DIRECTIONS FOR THIS TASK: The response should be the lines of the data, starting at the first and ending at the one that contains "assign res_item = res_s;", copied without change.

(Stored data entries)
::::::::
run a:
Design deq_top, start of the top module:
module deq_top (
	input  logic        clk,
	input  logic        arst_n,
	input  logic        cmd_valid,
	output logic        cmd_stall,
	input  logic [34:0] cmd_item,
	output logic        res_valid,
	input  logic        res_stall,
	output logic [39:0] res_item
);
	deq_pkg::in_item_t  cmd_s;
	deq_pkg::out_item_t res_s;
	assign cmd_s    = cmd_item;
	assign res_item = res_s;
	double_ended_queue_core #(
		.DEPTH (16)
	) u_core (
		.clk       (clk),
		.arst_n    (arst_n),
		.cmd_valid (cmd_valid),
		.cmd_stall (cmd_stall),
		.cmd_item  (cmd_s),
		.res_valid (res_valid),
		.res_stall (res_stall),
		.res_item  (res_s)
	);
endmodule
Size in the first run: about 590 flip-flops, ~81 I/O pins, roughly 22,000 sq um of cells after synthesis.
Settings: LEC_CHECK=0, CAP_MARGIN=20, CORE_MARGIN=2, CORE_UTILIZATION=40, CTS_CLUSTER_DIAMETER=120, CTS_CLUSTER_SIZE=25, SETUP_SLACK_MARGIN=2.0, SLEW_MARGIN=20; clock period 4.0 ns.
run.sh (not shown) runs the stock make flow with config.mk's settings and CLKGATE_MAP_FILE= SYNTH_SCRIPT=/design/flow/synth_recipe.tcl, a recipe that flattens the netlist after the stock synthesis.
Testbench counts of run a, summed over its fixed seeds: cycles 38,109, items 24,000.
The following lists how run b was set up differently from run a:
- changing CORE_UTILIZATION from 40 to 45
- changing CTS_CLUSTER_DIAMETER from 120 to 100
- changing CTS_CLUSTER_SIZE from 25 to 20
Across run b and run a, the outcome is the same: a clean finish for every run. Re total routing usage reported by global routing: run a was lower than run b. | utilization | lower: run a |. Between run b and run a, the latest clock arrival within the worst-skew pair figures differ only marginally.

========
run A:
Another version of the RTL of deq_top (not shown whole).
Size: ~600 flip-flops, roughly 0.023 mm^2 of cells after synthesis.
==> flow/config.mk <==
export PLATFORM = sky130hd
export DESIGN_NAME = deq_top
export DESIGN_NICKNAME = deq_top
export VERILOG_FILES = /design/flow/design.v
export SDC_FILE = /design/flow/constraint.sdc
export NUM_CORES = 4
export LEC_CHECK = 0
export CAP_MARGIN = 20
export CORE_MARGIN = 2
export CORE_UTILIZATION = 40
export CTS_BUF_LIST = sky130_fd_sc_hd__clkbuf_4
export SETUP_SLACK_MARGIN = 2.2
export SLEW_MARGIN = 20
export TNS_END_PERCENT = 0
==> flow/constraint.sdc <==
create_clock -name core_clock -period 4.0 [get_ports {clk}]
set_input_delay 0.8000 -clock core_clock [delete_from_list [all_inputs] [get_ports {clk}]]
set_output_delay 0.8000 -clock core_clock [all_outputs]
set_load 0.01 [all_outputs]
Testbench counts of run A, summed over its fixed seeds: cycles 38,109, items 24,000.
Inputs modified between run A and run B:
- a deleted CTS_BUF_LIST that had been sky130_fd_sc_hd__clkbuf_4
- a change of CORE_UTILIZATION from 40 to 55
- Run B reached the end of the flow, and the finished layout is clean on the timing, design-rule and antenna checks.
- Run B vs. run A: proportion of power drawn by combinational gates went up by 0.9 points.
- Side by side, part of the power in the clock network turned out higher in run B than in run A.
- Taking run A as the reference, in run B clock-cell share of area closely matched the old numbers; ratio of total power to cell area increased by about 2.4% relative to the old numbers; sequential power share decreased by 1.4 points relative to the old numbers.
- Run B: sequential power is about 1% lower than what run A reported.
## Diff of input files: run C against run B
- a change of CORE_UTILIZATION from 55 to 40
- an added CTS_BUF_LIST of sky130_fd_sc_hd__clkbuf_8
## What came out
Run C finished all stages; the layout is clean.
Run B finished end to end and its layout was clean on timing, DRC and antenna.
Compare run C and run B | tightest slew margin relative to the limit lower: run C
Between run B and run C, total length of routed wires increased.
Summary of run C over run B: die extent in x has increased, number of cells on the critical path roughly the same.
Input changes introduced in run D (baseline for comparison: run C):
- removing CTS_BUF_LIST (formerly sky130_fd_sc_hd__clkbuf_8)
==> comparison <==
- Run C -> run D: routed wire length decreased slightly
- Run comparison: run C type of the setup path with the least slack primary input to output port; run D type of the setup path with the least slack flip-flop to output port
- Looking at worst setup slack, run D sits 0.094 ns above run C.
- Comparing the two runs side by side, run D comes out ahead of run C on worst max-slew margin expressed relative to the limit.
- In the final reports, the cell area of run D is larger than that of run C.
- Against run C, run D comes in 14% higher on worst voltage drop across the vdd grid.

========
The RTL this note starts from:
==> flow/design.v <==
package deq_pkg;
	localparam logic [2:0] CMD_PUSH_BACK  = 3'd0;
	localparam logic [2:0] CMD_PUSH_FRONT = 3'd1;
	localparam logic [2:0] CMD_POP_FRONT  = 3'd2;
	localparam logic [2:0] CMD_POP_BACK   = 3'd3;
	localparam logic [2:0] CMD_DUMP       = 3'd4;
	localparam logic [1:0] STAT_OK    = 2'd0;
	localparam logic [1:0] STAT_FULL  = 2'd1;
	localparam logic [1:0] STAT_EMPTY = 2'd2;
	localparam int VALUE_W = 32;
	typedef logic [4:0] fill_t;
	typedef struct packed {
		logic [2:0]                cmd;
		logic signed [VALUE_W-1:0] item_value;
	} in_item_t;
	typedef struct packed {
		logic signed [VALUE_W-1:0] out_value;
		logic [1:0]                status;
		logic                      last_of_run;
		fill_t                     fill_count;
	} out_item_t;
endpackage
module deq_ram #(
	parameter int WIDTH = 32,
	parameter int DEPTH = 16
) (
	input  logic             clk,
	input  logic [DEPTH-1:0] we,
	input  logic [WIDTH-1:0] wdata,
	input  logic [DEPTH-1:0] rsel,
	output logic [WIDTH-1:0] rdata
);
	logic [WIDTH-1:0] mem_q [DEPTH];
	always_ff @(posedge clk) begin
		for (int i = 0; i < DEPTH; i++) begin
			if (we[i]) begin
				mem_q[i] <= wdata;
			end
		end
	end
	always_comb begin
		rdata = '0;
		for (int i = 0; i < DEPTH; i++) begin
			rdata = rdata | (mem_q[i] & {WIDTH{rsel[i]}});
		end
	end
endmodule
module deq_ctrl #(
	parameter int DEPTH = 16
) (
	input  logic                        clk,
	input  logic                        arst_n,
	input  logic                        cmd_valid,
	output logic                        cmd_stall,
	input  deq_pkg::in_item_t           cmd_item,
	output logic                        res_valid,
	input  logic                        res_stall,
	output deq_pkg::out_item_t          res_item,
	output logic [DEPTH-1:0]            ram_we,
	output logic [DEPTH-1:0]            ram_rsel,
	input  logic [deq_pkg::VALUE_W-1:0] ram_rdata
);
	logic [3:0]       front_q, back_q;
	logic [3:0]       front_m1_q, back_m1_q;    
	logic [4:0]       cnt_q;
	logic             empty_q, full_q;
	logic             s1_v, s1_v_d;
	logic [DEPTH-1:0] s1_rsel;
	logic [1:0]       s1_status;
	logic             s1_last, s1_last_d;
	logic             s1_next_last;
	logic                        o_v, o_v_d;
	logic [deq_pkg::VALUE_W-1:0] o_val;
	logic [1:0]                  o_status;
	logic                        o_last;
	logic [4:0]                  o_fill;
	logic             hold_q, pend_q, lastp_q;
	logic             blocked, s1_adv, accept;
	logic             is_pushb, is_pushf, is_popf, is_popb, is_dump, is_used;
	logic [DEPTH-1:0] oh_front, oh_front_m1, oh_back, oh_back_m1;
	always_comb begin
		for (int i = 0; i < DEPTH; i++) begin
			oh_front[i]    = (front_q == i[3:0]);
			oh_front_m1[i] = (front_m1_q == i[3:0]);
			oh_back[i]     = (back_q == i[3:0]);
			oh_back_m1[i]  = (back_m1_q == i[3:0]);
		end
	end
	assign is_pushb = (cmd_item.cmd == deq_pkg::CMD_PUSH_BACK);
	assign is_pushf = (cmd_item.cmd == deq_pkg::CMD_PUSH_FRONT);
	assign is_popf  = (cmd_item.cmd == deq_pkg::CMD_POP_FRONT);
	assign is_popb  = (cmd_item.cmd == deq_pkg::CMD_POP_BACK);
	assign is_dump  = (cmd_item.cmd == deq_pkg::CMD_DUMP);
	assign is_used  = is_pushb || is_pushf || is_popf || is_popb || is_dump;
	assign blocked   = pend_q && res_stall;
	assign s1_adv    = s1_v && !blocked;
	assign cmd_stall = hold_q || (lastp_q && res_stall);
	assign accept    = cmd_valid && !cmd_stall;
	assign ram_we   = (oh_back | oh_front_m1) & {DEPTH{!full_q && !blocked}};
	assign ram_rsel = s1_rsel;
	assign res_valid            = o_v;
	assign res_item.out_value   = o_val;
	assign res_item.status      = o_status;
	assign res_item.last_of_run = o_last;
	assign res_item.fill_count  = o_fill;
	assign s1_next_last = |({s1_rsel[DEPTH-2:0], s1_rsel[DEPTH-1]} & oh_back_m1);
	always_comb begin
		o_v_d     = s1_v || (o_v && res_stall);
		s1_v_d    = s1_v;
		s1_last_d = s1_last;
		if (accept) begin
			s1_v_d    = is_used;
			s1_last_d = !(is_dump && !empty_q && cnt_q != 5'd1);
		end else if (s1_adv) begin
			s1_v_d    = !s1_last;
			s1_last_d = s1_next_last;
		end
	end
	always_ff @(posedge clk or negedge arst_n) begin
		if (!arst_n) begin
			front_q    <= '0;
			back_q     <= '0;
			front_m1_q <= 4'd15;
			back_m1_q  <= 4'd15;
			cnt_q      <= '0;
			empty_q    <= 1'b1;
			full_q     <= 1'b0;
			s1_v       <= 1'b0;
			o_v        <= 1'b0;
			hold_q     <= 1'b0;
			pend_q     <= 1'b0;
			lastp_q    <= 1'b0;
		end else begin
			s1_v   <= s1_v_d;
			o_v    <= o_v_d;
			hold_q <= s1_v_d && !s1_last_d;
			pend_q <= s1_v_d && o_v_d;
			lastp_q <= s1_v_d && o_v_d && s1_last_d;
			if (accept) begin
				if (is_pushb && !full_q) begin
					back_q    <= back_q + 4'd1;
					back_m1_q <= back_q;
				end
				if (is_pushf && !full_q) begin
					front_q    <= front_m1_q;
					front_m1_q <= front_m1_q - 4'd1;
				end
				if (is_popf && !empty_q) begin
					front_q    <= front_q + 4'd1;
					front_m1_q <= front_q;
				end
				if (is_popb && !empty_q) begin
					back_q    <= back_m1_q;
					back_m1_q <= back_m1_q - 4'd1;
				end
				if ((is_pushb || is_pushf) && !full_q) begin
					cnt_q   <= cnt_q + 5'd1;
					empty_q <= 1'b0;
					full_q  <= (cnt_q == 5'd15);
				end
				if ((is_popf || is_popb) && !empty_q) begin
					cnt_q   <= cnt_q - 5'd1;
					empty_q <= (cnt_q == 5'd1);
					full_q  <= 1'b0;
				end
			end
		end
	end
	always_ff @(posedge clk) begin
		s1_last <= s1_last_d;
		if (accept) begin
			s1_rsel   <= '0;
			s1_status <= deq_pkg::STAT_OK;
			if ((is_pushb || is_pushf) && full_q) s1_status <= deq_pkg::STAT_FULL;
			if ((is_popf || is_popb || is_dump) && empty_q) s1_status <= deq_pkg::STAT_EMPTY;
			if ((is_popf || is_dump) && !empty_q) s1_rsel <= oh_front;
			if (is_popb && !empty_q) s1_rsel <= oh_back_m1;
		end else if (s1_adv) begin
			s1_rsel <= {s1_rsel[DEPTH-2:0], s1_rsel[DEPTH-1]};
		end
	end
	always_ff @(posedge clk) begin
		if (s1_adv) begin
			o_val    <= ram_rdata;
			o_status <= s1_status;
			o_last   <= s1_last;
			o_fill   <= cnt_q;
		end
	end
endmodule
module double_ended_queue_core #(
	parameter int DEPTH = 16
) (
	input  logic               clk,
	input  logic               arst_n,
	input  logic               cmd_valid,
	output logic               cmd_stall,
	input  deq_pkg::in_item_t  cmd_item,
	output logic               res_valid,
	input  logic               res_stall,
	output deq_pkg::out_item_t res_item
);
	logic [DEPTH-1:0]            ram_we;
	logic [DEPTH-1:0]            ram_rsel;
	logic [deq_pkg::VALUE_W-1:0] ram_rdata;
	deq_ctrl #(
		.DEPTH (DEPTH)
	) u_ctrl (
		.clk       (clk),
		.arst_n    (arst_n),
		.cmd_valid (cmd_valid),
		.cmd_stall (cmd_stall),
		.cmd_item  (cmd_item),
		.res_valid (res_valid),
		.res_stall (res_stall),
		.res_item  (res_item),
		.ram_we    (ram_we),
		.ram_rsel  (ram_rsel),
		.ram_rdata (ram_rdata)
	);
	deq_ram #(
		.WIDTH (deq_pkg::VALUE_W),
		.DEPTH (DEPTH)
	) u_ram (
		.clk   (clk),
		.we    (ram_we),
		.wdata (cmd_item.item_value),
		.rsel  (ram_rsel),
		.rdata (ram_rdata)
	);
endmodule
What follows belongs to an exercise in optimizing a design on an open flow for small area, a short achievable clock period and few clock cycles; a production flow would make more cautious choices.
The RTL was checked by simulation tests, not by an equivalence proof against the original design.
Power figures rest on the tool's default switching activity, not on a simulated workload.

`flow/design.v`:
```
package naas_dma_pkg;
    localparam int DATA_W           = 64;            
    localparam int STRB_W           = DATA_W / 8;
    localparam int ADDR_W           = 6;
    localparam int BUF_DEPTH        = 2 ** ADDR_W;
    localparam int PTR_W            = ADDR_W + 1;    
    localparam int MAX_BURST_QWORDS = 16;
    localparam int QCNT_W           = 5;             
    localparam int MAX_FRAME_QWORDS = 32;
    typedef logic [ADDR_W-1:0] addr_t;
    typedef logic [PTR_W-1:0]  ptr_t;
    typedef logic [QCNT_W-1:0] qcnt_t;
    typedef struct packed {
        logic [47:0] reserved;
        logic [15:0] byte_count;
    } rx_desc_t;
    typedef union packed {
        logic [DATA_W-1:0] data;
        rx_desc_t          desc;
    } buf_entry_u;
endpackage
`timescale 1ns/1ns
module naas_dma (
    input  logic                            clk,
    input  logic                            arst_n,
    input  logic [naas_dma_pkg::DATA_W-1:0] s_axis_tdata,
    input  logic [naas_dma_pkg::STRB_W-1:0] s_axis_tstrb,
    input  logic                            s_axis_tvalid,
    input  logic                            s_axis_tlast,
    output logic                            s_axis_tready,
    output logic [naas_dma_pkg::DATA_W-1:0] host_tdata,
    output logic                            host_tvalid,
    output logic                            host_tlast,
    input  logic                            host_tready
);
    localparam int N  = 32;                  
    localparam int S  = 8;                   
    localparam int D  = 4;                   
    localparam int PW = 5;                   
    localparam int CW = 6;                   
    function automatic logic [N-1:0] rmask();
        rmask = '0;
        for (int i = 1; i < N; i += 2)
            rmask[i] = 1'b1;
    endfunction
    localparam logic [N-1:0] RMASK = rmask();
    function automatic logic [PW-1:0] step(input logic [PW-1:0] p);
        step = (p == PW'(N - 1)) ? '0 : p + 1'b1;
    endfunction
    function automatic logic at_tap(input logic [PW-1:0] p);
        at_tap = 1'b0;
        for (int q = 1; q < N; q += S)
            if (p == PW'(q - 1))
                at_tap = 1'b1;
    endfunction
    function automatic logic [2:0] pop4(input logic [3:0] v);
        case (v)
            4'h0:                                     pop4 = 3'd0;
            4'h1, 4'h2, 4'h4, 4'h8:                   pop4 = 3'd1;
            4'h3, 4'h5, 4'h6, 4'h9, 4'ha, 4'hc:       pop4 = 3'd2;
            4'h7, 4'hb, 4'hd, 4'he:                   pop4 = 3'd3;
            default:                                  pop4 = 3'd4;
        endcase
    endfunction
    function automatic logic [3:0] pop8(input logic [7:0] v);
        logic [2:0] a, b;
        a = pop4(v[3:0]);
        b = pop4(v[7:4]);
        pop8 = '0;
        for (int i = 0; i <= 4; i++)
            for (int j = 0; j <= 4; j++)
                if (a == 3'(i) && b == 3'(j))
                    pop8 = 4'(i + j);
    endfunction
    logic [63:0]   ring [0:N-1];
    logic [PW-1:0] tpos;                 
    logic [N-1:0]  rsel;                 
    logic          hrd;                  
    logic [CW-1:0] cnt;                  
    logic [CW-1:0] cnt_up, cnt_dn;       
    logic          c0, c1, cn1, cn;      
    logic          tready_q;
    logic [4:0]    ibeats;               
    logic [4:0]    d_bm1 [0:D-1];        
    logic [3:0]    d_pc  [0:D-1];        
    logic [D:0]    dcnt;                 
    logic [63:0]   ho;                   
    logic [63:0]   hp;                   
    logic          hpv;
    logic          phase;                
    logic [4:0]    rem;                  
    logic          rz, r1;               
    logic [3:0]    bcnt;                 
    logic          b14, b15;             
    logic          hv;
    logic          hl;
    assign s_axis_tready = tready_q;
    assign host_tvalid   = hv;
    assign host_tlast    = hl;
    assign host_tdata    = ho;
    logic          wr, push, pop_h, dpop, opop, adv, rp, rok, need;
    logic          up, dn, dup, ddn;
    logic          phase_n, rz_n, r1_n;
    logic          c0_n, c1_n, cn1_n, cn_n;
    logic          dz, dd, dz_n, dd_n;
    logic [D:0]    dcnt_n;
    logic          b14_n, b15_n;
    logic [4:0]    rem_n;
    logic [4:0]    head_bm1;
    logic [3:0]    head_pc, new_pc;
    logic [8:0]    head_bytes;
    logic [63:0]   rdata;
    assign wr     = s_axis_tvalid && tready_q;
    assign push   = wr && s_axis_tlast;
    assign pop_h  = hv && host_tready;
    assign dpop   = pop_h && !phase;
    assign opop   = pop_h && phase;
    assign adv    = !hv || host_tready;             
    assign new_pc     = pop8(s_axis_tstrb);
    assign head_bm1   = dz ? ibeats : d_bm1[0];
    assign head_pc    = dz ? new_pc : d_pc[0];
    assign head_bytes = {6'(head_bm1) + 6'(head_pc[3]), head_pc[2:0]};
    always_comb begin
        rdata = '0;
        for (int i = 1; i < N; i += 2)
            rdata = rdata | (ring[i] & {64{rsel[i]}});    
    end
    always_comb begin
        phase_n = phase;
        rem_n   = rem;
        rz_n    = rz;
        r1_n    = r1;
        if (dpop) begin
            phase_n = 1'b1;
            rem_n   = d_bm1[0];
            rz_n    = (d_bm1[0] == 5'd0);
            r1_n    = (d_bm1[0] == 5'd1);
        end else if (opop) begin
            if (rz) begin
                phase_n = 1'b0;
            end else begin
                rem_n = rem - 1'b1;
                rz_n  = r1;
                r1_n  = (rem == 5'd2);
            end
        end
    end
    assign need = adv && phase_n;                   
    assign rok  = hrd && !c0;                       
    assign rp   = rok && (need || !hpv);            
    assign up  = wr && !rp;
    assign dn  = rp && !wr;
    assign dup = push && !dpop;
    assign ddn = dpop && !push;
    assign c0_n  = up ? 1'b0 : dn ? c1 : c0;
    assign c1_n  = up ? c0 : dn ? (cnt_dn == CW'(1)) : c1;
    assign cn1_n = up ? (cnt_up == CW'(N - 1)) : dn ? cn : cn1;
    assign cn_n  = up ? cn1 : dn ? 1'b0 : cn;
    assign dcnt_n = dup ? {dcnt[D-1:0], 1'b0} : ddn ? {1'b0, dcnt[D:1]} : dcnt;
    assign dz     = dcnt[0];
    assign dd     = dcnt[D];
    assign dz_n   = dcnt_n[0];
    assign dd_n   = dcnt_n[D];
    assign b14_n = pop_h ? (!hl && bcnt == 4'd13) : b14;
    assign b15_n = pop_h ? (!hl && b14) : b15;
    always_ff @(posedge clk) begin
        for (int i = 0; i < N; i++) begin
            if (i % S == 1 && tready_q && tpos == PW'(i - 1))
                ring[i] <= s_axis_tdata;
            else
                ring[i] <= ring[(i + N - 1) % N];
        end
        if (c0)
            rsel <= wr ? N'(2) : N'(1);
        else if (!rp)
            rsel <= {rsel[N-2:0], rsel[N-1]};
        if (c0)
            hrd <= wr && RMASK[1];
        else if (!rp)
            hrd <= |(rsel & {RMASK[0], RMASK[N-1:1]});
        if (adv)
            ho <= !phase_n ? {55'd0, head_bytes} : hpv ? hp : rdata;
        if (rok && (need == hpv))
            hp <= rdata;
        for (int i = 0; i < D; i++) begin
            if (push && (dpop ? dcnt[i + 1] : dcnt[i])) begin
                d_bm1[i] <= ibeats;
                d_pc[i]  <= new_pc;
            end else if (dpop && i < D - 1) begin
                d_bm1[i] <= d_bm1[(i + 1) % D];
                d_pc[i]  <= d_pc[(i + 1) % D];
            end
        end
        rem      <= rem_n;
        rz       <= rz_n;
        r1       <= r1_n;
        tready_q <= !cn_n && !dd_n && (c0_n || wr || at_tap(step(tpos)));
        if (adv)
            hl <= b15_n || (phase_n && rz_n && dz_n);
    end
    always_ff @(posedge clk or negedge arst_n) begin
        if (!arst_n) begin
            tpos   <= '0;
            cnt    <= '0;
            cnt_up <= CW'(1);
            cnt_dn <= '1;
            c0     <= 1'b1;
            c1     <= 1'b0;
            cn1    <= 1'b0;
            cn     <= 1'b0;
            ibeats <= '0;
            dcnt   <= (D + 1)'(1);
            phase  <= 1'b0;
            bcnt   <= '0;
            b14    <= 1'b0;
            b15    <= 1'b0;
            hv     <= 1'b0;
            hpv    <= 1'b0;
        end else begin
            if (c0_n)
                tpos <= '0;
            else if (!wr)
                tpos <= step(tpos);
            if (up) begin
                cnt    <= cnt_up;
                cnt_up <= cnt_up + 1'b1;
                cnt_dn <= cnt;
            end else if (dn) begin
                cnt    <= cnt_dn;
                cnt_up <= cnt;
                cnt_dn <= cnt_dn - 1'b1;
            end
            c0     <= c0_n;
            c1     <= c1_n;
            cn1    <= cn1_n;
            cn     <= cn_n;
            if (wr)
                ibeats <= s_axis_tlast ? 5'd0 : ibeats + 1'b1;
            dcnt   <= dcnt_n;
            phase  <= phase_n;
            if (pop_h)
                bcnt <= hl ? 4'd0 : bcnt + 1'b1;
            b14    <= b14_n;
            b15    <= b15_n;
            if (adv)
                hv <= phase_n ? (hpv || rok) : !dz_n;
            hpv    <= need ? (hpv && rok) : (hpv || rok);
        end
    end
endmodule
```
::::::::
RESULT FOR THIS EXERCISE:
run a:
Design deq_top, start of the top module:
module deq_top (
	input  logic        clk,
	input  logic        arst_n,
	input  logic        cmd_valid,
	output logic        cmd_stall,
	input  logic [34:0] cmd_item,
	output logic        res_valid,
	input  logic        res_stall,
	output logic [39:0] res_item
);
	deq_pkg::in_item_t  cmd_s;
	deq_pkg::out_item_t res_s;
	assign cmd_s    = cmd_item;
	assign res_item = res_s;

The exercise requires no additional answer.